Leamos, pues, lo que dice Lançon en su libro sobre la desprotección y el trauma (y no tanto sobre un atentado terrorista como a priori cabría esperar): «Hacía algún tiempo que ya no me sentía apto para ejercer un oficio de locos y enloquecedor que exigía amoldarse a un mundo que avanzaba demasiado deprisa y demasiado bruscamente para mí. La actualidad se había convertido en una galería de espejos repleta de lámparas sobrecalentadas que ya no iluminaban y alrededor de las cuales revoloteaban unos enjambres de mosquitos cada vez más estúpidos, moralizantes, publicitarios y nerviosos». Así pues, la enfermedad, sea del tipo que sea, siempre se presenta, más allá del grado de gravedad y demás desdichas, como el tiempo ideal para tomarse unas vacaciones de la verdadera enfermedad informativa.
Un poco más adelante, el periodista Lançon vuelve a revelarse, en mitad de su periplo por recuperar el rostro masacrado, contra la aceleración y el consumismo informativo: «Me mantuve firme en la decisión que nunca he lamentado: en la habitación, ni televisión ni radio. Habría tenido la sensación de ser víctima de una plaga de mosquitos»; y, tras leer el prudente edicto, a uno sólo le cabe añadir el dichoso teléfono móvil a esa sabia decisión de renuncia.
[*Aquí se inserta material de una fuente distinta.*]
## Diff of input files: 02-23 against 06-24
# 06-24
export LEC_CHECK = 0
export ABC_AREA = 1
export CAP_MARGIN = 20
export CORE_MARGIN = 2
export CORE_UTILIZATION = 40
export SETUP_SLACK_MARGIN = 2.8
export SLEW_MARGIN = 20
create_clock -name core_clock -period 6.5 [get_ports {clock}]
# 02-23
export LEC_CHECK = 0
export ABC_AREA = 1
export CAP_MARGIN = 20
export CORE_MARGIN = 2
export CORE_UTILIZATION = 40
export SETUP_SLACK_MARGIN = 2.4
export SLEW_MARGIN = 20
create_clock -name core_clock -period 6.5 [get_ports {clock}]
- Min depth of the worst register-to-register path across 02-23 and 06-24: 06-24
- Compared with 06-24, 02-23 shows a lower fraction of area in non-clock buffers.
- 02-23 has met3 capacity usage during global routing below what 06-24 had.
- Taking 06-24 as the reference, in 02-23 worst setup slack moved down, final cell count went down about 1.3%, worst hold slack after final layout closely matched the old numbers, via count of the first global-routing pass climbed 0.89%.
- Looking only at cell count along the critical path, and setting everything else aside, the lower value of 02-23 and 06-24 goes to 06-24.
Para concluir: «Sólo quería oír o soportar los ruidos directamente relacionados con mi propia experiencia, y hacerlo además en el mayor silencio posible, aún a riesgo de tener que poner espirales antimosquitos debajo de la cama». Porque para Lançon, el escritor que ha sabido sobrevivir y en cierto sentido reponerse al infierno por medio de la escritura, el verdadero infierno se le aparece con una faz mucho más banal que la de un terrorista armado: «información y entretenimiento en bucle».
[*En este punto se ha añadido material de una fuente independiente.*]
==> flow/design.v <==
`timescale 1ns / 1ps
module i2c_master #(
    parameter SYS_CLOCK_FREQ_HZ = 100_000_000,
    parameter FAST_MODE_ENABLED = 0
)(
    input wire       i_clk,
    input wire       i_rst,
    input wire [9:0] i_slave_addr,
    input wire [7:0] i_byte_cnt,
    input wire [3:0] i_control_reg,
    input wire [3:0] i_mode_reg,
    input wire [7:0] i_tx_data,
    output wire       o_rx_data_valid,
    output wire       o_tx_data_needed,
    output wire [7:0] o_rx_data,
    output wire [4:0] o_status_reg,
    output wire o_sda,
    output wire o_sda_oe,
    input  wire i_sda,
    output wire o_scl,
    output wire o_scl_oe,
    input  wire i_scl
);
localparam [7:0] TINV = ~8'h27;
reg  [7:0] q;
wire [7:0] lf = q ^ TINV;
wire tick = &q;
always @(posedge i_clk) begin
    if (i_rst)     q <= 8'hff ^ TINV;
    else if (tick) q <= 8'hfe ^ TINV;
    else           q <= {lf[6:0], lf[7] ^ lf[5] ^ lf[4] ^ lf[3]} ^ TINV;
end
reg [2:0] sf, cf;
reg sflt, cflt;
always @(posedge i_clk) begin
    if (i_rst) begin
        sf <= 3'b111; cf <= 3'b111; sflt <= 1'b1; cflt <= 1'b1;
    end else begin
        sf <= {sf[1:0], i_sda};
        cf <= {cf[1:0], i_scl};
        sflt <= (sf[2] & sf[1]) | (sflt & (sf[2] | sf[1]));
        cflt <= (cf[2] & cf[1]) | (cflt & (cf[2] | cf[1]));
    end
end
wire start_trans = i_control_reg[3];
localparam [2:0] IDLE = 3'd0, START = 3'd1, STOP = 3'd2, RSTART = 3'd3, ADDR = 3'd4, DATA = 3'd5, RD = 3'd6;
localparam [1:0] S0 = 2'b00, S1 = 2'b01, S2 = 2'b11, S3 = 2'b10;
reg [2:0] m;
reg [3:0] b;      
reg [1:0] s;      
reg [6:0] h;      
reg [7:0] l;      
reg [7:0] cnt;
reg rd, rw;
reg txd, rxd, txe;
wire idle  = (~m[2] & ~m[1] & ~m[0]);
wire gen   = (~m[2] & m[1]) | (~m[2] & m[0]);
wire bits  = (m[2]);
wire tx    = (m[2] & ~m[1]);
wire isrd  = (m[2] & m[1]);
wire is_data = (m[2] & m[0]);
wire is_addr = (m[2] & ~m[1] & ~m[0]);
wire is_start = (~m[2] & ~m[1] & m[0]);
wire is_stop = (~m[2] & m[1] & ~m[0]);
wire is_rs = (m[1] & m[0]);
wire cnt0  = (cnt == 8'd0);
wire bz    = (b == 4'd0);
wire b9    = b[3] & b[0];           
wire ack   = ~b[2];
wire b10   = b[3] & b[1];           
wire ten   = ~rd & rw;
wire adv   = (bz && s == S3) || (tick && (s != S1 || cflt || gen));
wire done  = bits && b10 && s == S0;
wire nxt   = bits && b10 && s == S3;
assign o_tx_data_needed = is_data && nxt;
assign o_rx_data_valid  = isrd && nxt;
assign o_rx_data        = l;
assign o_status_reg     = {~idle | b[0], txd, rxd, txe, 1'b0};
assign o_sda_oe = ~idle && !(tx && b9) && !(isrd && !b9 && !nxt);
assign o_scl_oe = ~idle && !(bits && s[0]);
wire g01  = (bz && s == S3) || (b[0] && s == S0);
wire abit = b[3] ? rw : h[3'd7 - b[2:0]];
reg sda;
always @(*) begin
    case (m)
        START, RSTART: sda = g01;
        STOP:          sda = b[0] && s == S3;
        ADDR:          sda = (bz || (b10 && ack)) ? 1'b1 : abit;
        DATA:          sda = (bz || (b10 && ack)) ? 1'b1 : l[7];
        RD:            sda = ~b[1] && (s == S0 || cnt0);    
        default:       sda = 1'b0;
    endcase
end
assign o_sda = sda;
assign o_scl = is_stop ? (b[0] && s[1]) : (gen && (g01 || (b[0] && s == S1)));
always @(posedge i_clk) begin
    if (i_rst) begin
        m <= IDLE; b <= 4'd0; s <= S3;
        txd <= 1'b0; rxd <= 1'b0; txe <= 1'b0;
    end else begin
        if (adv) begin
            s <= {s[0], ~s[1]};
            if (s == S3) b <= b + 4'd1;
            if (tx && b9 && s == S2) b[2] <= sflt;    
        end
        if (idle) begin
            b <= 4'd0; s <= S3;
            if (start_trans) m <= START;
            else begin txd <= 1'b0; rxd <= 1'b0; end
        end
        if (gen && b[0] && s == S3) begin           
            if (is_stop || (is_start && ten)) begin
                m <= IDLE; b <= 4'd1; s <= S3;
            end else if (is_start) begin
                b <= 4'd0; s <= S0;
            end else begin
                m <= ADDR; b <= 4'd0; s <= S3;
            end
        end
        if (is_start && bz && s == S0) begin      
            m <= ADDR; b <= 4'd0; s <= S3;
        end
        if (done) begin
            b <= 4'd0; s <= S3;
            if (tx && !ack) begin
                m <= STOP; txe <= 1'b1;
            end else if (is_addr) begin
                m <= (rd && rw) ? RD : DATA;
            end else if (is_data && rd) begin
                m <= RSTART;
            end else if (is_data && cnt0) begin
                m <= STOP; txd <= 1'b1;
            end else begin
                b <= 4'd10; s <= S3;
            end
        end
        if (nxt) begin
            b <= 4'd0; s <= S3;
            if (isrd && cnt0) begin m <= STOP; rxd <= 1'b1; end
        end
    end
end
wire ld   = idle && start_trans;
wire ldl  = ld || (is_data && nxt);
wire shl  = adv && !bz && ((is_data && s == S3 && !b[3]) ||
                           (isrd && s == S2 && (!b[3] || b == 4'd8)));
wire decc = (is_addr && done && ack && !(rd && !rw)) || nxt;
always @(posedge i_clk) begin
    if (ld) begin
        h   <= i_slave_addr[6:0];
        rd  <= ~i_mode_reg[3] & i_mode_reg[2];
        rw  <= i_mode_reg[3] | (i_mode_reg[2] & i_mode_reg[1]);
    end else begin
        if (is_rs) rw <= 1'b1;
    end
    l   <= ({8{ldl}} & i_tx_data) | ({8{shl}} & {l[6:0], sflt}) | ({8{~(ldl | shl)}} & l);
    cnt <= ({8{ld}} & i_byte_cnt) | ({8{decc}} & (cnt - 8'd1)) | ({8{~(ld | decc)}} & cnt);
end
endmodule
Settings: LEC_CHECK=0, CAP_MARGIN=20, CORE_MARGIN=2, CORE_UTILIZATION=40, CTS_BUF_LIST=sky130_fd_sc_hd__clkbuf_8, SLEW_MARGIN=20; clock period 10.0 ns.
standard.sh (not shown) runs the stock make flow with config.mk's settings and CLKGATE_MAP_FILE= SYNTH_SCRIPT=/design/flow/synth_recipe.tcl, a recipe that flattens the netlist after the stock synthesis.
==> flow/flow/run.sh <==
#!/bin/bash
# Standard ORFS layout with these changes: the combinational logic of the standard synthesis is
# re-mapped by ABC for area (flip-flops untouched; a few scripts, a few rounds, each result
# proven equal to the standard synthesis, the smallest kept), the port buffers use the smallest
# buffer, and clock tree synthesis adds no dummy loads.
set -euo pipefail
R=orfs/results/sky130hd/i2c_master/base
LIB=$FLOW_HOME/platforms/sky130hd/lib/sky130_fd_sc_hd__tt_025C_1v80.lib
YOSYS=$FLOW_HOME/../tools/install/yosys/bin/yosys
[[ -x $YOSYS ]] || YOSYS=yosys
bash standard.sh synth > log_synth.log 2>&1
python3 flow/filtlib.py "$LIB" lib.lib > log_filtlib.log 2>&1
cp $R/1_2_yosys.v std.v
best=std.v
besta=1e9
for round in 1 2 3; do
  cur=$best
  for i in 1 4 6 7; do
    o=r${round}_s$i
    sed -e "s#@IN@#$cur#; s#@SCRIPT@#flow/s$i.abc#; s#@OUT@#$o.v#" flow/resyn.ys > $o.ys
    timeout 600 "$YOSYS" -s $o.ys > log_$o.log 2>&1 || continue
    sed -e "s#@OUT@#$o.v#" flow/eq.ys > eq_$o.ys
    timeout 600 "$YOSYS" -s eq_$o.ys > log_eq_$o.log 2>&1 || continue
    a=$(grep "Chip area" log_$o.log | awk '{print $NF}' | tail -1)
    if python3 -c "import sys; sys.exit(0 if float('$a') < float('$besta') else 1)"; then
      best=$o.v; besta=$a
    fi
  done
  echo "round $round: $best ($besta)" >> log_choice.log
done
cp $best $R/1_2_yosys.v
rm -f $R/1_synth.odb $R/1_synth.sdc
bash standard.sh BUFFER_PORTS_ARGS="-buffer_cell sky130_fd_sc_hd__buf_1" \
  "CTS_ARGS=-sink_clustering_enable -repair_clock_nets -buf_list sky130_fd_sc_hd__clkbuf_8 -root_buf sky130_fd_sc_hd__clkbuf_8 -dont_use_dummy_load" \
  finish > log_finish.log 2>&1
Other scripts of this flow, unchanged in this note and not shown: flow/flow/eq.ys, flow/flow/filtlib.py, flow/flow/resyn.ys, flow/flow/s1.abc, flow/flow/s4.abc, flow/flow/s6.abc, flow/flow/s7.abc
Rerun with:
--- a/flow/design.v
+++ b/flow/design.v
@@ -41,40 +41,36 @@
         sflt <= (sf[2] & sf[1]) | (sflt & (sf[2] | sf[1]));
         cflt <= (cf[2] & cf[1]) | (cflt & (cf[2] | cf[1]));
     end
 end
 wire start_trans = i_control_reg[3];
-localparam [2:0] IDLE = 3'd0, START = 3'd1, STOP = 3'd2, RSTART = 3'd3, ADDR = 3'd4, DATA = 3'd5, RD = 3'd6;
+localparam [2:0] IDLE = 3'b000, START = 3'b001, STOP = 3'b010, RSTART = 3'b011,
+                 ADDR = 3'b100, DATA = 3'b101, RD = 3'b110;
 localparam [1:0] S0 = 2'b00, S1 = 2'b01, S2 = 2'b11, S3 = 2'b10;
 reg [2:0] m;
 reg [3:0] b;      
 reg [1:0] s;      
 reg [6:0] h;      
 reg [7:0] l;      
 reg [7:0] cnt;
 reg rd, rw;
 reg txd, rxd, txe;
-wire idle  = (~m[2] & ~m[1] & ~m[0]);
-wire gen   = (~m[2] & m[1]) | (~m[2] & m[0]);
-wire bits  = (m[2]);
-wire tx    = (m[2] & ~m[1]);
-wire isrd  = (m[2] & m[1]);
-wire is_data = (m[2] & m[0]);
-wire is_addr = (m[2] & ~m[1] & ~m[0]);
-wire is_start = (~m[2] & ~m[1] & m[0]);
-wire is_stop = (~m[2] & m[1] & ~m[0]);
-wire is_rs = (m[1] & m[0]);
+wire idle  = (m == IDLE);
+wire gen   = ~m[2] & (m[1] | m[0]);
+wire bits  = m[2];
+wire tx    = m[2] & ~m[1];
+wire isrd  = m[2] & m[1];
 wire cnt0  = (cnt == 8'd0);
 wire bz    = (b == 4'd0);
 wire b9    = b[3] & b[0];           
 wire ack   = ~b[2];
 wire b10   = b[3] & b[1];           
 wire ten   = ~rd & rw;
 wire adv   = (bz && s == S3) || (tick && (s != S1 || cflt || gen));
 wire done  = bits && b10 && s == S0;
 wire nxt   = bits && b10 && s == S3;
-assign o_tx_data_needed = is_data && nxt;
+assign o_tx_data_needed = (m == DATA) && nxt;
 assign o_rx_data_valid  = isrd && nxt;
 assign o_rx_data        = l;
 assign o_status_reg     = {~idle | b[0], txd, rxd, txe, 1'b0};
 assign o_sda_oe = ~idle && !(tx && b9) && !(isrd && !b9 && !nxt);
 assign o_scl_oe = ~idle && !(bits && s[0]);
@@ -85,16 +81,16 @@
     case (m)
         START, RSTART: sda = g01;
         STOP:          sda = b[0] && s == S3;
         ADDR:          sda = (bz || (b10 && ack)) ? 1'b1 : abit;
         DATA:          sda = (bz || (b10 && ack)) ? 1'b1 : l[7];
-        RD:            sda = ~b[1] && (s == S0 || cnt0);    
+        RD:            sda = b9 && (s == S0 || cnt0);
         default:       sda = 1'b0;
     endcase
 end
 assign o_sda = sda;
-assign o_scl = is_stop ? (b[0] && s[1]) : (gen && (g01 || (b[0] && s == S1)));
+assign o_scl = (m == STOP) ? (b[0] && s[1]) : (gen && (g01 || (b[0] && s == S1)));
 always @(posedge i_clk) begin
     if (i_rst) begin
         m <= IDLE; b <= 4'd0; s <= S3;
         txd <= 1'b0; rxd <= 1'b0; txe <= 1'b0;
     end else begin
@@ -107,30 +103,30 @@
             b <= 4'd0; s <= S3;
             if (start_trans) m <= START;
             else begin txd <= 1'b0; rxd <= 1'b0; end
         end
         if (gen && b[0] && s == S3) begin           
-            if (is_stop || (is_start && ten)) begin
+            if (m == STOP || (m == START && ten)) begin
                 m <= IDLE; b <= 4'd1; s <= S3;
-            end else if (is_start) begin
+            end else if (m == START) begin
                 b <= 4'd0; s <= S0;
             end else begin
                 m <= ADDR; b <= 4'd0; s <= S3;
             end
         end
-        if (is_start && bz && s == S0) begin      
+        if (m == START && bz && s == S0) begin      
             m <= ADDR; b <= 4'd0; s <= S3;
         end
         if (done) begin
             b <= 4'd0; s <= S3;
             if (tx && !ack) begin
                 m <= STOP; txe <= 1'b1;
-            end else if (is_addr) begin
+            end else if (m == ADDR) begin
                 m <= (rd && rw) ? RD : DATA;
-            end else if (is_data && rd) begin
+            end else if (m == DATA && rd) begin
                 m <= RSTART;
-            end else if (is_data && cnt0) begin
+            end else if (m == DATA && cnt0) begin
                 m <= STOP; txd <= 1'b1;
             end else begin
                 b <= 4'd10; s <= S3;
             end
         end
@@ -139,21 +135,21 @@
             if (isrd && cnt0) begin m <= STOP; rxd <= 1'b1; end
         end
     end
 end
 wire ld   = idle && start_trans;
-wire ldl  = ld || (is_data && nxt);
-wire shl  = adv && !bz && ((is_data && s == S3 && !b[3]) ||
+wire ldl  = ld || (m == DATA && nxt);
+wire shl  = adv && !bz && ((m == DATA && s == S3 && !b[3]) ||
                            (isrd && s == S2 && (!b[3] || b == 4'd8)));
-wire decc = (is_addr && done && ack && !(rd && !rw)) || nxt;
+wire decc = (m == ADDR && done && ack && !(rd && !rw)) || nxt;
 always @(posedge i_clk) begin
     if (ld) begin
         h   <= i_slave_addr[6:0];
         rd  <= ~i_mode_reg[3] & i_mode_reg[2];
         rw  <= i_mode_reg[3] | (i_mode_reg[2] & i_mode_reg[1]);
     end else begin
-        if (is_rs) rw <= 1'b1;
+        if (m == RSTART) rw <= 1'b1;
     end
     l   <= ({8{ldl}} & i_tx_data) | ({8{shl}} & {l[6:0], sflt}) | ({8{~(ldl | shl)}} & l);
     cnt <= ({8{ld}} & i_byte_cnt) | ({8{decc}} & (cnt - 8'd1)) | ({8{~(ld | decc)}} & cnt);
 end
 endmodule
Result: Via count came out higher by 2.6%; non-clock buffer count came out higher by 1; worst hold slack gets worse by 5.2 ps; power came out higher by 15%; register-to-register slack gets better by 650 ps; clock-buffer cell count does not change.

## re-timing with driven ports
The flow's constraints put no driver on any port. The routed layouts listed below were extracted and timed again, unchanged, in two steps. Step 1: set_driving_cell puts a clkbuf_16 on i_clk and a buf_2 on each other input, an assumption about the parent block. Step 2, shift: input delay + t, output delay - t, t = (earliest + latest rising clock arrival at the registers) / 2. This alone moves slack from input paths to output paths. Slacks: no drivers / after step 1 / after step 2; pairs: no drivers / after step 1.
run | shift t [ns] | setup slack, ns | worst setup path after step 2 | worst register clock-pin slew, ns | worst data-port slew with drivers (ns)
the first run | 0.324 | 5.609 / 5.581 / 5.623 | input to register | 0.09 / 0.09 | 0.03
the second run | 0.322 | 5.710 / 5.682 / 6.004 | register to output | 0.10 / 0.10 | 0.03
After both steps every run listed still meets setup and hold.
Es así, en un tren de vuelta a Madrid donde me aíslo leyendo El colgajo (2018), un libro tan poco ambicioso como finalmente emotivo y descarnado, que por primera vez en mucho tiempo me permito soñar con quimeras sin tener que correr a reprochármelo después; y lo hago imaginando un periodismo cultural menos apegado a la tiranía de la información y un poco más centrado en aquello verdaderamente importante (y, precisamente por atemporal, siempre de actualidad): la obra de Bach y de Shakespeare y de tantos otros maestros dedicados a retratar la condición humana y muy especialmente una parte esencial de ella: la abrumadora presencia que la soledad tiene en ella.
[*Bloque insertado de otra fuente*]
This design comes from an exercise in tuning for small area, a short achievable clock period and few clock cycles on the open sky130 flow, not from production work. Only simulation tests tie the RTL to the original design; equivalence was not proved. Power and IR drop assume default switching activity.

Setup of the previous run:
==> module projectCPU2022, before the edit <==
module projectCPU2022(
  clk,
  rst,
  wrEn,
  data_fromRAM,
  addr_toRAM,
  data_toRAM,
  PC,
  W
);
input clk, rst;
input wire [15:0] data_fromRAM;
output reg [15:0] data_toRAM;
output reg wrEn;
output reg [12:0] addr_toRAM;
output reg [12:0] PC;
output reg [15:0] W;
reg        stPC, stBus, stPtr, stWr, st2;
reg [2:0]  opcode;
reg [15:0] M;
reg        exe;       
reg        sub;       
wire [15:0] D     = data_fromRAM;
wire [12:0] PCinc = PC + 13'd1;
wire        opd0  = (D[12:0] == 13'd0);
wire        isADD = (opcode == 3'd0);
wire        isCMP = (opcode == 3'd4);
wire        isNOR = (opcode == 3'd1);
wire        isSRL = (opcode == 3'd2);
wire        isRRL = (opcode == 3'd3);
wire        isLD  = (opcode == 3'd6);
wire [15:0] p = M;
wire [15:0] g = W & ~M;
reg  [15:0] G, P;
integer j, s;
always @* begin
  G = g; P = p;
  G[0] = g[0] | (p[0] & sub);
  for (s = 1; s < 16; s = s * 2)
    for (j = 0; j < 16; j = j + 1)
      if (j & s) begin
        G[j] = G[j] | (P[j] & G[(j & ~(s - 1)) - 1]);
        P[j] = P[j] & P[(j & ~(s - 1)) - 1];
      end
end
wire [15:0] sum = p ^ {G[14:0], sub};
wire        lt  = ~G[15];        
wire        eq  = &p;            
wire        left  = |M[15:4];
wire [3:0]  k     = M[3:0];
wire        fill  = isRRL;
reg  [15:0] Wrev, frev;
integer q;
always @* for (q = 0; q < 16; q = q + 1) Wrev[q] = W[15 - q];
wire [15:0] x0 = left ? Wrev : W;
wire [15:0] x1 = k[0] ? {x0[0]   & fill,       x0[15:1]} : x0;
wire [15:0] x2 = k[1] ? {x1[1:0] & {2{fill}},  x1[15:2]} : x1;
wire [15:0] x3 = k[2] ? {x2[3:0] & {4{fill}},  x2[15:4]} : x2;
wire [15:0] x4 = k[3] ? {x3[7:0] & {8{fill}},  x3[15:8]} : x3;
always @* for (q = 0; q < 16; q = q + 1) frev[q] = x4[15 - q];
wire [15:0] shres = left ? frev : x4;
wire        isSH  = isSRL | isRRL;
wire [15:0] cmpres = {{15{lt}}, ~eq};
wire [15:0] alu = ({16{isADD}} & sum) | ({16{isCMP}} & cmpres) | ({16{isNOR}} & ~(W | M)) |
                  ({16{isSH}} & shres) | ({16{isLD}} & M);
wire sFET = stPC & ~st2;
wire sDEC = stBus & ~st2;
wire sIND = stBus & st2;
wire sEXE = stPC & st2;
always @* begin
  addr_toRAM = ({13{stBus}} & D[12:0]) | ({13{stPC}} & PC) | ({13{stWr}} & M[12:0]) |
               {10'd0, stPtr, 2'd0};
  wrEn       = stWr;
  data_toRAM = W;
end
wire        cmpx  = sEXE && (opcode == 3'd4);
wire        addx  = sEXE && ((opcode == 3'd0) || (opcode == 3'd4));
always @(posedge clk) begin
  M   <= D ^ ({16{addx}} & W) ^ {16{cmpx}};
  sub <= cmpx;
end
always @(posedge clk) begin
  if (rst) begin
    stPC  <= 1'b1;
    stBus <= 1'b0;
    stPtr <= 1'b0;
    stWr  <= 1'b0;
    st2   <= 1'b0;
    PC    <= 13'd0;
    W     <= 16'd0;
    exe   <= 1'b0;
  end else begin
    exe <= 1'b0;
    if (exe)
      W <= alu;
    stPC  <= 1'b0;
    stBus <= 1'b0;
    stPtr <= 1'b0;
    stWr  <= 1'b0;
    st2   <= 1'b0;
    if (sFET)
      stBus <= 1'b1;                     
    if (sDEC) begin
      opcode <= D[15:13];
      if (D[15:13] != 3'd7)
        PC <= PCinc;
      if (opd0)
        stPtr <= 1'b1;                   
      else if (D[15:13] == 3'd7)
        stWr <= 1'b1;                    
      else begin
        stPC <= 1'b1;                    
        st2  <= 1'b1;
      end
    end
    if (stPtr) begin
      stBus <= 1'b1;                     
      st2   <= 1'b1;
    end
    if (sIND) begin
      if (opcode == 3'd7)
        stWr <= 1'b1;                    
      else begin
        stPC <= 1'b1;                    
        st2  <= 1'b1;
      end
    end
    if (sEXE) begin
      exe <= (opcode != 3'd5);
      if (opcode == 3'd5 && D == 16'd0) begin
        PC   <= W[12:0];
        stPC <= 1'b1;                    
      end else
        stBus <= 1'b1;                   
    end
    if (stWr) begin
      PC   <= PCinc;
      stPC <= 1'b1;                      
    end
  end
end
endmodule
Settings: LEC_CHECK=0, ABC_AREA=1, CAP_MARGIN=20, CORE_MARGIN=2, CORE_UTILIZATION=40, SETUP_SLACK_MARGIN=2.5, SLEW_MARGIN=20; clock period 5.0 ns.
standard.sh (not shown) runs the stock make flow with config.mk's settings and CLKGATE_MAP_FILE= SYNTH_SCRIPT=/design/flow/synth_recipe.tcl, a recipe that flattens the netlist after the stock synthesis.
==> flow/flow/run.sh <==
#!/bin/bash
# The standard layout, with every port buffered by buf_2 rather than the flow's default
# buffer choice (a delay cell). The ORFS logs stay under orfs/logs; make's output goes to
# standard.log.
set -euo pipefail
export BUFFER_PORTS_ARGS="-buffer_cell sky130_fd_sc_hd__buf_2"
bash standard.sh > standard.log 2>&1
Testbench counts of the previous run, summed over its fixed seeds: cycles 57,384.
Donde el coronel Kurtz aseveraba, en la célebre novela de Joseph Conrad: «el horror, el horror», por el contrario, me permito matizar aquí: la información, la información. Y esa manía insoportable de la puta actualidad. Y toda la basura mental que inoculan las redes sociales. Y finalmente la plaga compuesta por esos juntaletras cómplices que escriben encadenados al dictado de la última polémica estéril, efímera, y también vana. Recordemos, en ese sentido y para mejor concluir aquí, que la apolitheia evoliana es la única respuesta de autenticidad política que, al menos por el momento, nos es tolerada en este tiempo dañado al que hemos sido arrojados sin remedio.